Work order:
Please count how many lines of the data include the word "floorplan". Give only that number in reply.

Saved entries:
:::::
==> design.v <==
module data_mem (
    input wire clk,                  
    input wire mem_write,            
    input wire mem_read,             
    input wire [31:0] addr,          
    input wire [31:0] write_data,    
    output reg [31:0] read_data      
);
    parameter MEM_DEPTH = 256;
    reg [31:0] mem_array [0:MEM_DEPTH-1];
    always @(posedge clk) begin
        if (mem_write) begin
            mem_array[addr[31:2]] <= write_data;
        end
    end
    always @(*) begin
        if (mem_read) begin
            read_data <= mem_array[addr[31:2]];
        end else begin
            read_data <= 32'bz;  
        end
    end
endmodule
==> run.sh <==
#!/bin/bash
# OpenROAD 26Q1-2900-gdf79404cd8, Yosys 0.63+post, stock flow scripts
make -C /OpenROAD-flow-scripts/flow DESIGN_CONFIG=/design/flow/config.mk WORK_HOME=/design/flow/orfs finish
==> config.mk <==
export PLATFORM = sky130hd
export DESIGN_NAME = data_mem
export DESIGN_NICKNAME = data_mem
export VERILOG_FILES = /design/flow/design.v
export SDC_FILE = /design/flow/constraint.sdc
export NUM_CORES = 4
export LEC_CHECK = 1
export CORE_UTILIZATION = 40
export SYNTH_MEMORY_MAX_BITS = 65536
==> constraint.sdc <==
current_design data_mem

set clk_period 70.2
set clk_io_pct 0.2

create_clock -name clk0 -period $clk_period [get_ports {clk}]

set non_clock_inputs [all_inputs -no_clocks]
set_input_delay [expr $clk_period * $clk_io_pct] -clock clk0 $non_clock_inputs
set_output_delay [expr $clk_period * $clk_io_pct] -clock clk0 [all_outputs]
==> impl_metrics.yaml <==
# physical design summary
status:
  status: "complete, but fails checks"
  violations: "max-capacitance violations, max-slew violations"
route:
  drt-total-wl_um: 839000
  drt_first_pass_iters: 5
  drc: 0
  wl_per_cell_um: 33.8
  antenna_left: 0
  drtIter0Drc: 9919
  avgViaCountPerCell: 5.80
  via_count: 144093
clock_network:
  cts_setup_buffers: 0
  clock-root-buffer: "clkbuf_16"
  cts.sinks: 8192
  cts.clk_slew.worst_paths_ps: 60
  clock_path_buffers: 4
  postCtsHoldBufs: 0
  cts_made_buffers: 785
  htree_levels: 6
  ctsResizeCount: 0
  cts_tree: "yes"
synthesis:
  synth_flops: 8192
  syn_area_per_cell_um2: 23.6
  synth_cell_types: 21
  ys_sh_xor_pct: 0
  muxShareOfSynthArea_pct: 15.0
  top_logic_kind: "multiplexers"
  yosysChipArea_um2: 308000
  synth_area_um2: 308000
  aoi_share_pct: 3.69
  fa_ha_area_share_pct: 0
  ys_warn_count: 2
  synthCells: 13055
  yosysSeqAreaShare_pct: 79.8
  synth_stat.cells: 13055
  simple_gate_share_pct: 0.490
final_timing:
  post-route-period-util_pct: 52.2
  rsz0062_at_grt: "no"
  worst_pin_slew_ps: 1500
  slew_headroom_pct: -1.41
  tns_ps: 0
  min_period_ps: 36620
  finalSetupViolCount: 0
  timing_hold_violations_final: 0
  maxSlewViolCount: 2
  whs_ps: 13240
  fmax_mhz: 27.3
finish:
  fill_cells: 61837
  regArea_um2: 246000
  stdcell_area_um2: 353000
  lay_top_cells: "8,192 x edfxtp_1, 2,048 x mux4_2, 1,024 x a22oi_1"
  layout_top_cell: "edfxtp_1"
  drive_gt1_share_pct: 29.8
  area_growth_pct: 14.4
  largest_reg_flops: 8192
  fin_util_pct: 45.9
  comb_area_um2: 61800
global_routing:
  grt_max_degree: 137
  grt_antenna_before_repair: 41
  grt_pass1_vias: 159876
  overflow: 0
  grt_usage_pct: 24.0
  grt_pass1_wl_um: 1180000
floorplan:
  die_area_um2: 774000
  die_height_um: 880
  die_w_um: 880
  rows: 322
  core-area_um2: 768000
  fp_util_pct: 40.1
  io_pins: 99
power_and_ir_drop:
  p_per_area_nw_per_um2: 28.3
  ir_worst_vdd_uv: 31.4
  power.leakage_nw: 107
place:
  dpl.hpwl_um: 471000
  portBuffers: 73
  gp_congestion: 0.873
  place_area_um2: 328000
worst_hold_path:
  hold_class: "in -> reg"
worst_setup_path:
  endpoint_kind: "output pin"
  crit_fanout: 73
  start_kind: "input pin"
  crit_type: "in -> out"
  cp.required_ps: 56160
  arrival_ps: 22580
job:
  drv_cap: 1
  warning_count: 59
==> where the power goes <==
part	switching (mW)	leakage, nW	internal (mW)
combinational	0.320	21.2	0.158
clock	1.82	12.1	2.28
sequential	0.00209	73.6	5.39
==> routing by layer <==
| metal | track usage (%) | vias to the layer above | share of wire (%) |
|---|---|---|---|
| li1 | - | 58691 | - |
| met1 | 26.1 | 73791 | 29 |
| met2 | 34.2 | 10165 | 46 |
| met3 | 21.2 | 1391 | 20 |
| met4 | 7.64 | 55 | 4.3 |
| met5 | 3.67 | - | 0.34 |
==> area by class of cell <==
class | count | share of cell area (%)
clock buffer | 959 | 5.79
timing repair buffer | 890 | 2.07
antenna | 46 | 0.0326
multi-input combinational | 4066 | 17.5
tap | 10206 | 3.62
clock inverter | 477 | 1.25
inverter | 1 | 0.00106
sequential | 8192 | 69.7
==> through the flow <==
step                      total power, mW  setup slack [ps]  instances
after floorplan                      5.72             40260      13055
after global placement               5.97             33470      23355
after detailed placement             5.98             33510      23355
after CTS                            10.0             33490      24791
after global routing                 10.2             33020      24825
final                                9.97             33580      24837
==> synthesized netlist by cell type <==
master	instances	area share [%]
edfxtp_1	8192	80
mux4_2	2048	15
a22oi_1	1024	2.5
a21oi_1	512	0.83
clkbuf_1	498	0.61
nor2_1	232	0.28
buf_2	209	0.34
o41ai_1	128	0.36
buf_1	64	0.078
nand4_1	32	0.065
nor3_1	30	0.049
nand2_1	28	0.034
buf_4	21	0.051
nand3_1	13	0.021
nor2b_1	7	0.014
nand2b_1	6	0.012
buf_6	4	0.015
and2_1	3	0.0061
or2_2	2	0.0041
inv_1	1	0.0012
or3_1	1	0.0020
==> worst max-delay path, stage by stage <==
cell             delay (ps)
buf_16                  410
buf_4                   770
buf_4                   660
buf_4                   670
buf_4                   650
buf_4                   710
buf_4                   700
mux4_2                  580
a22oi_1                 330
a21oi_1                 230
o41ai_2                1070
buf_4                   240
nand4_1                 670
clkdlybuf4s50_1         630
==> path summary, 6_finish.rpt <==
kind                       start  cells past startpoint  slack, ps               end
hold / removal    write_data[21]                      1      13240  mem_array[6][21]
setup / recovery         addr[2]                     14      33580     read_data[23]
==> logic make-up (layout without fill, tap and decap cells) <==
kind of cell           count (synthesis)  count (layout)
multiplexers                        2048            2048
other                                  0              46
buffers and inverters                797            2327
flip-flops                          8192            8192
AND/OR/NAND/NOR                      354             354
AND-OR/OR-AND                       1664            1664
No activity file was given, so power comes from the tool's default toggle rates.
:::::
Completed task:
2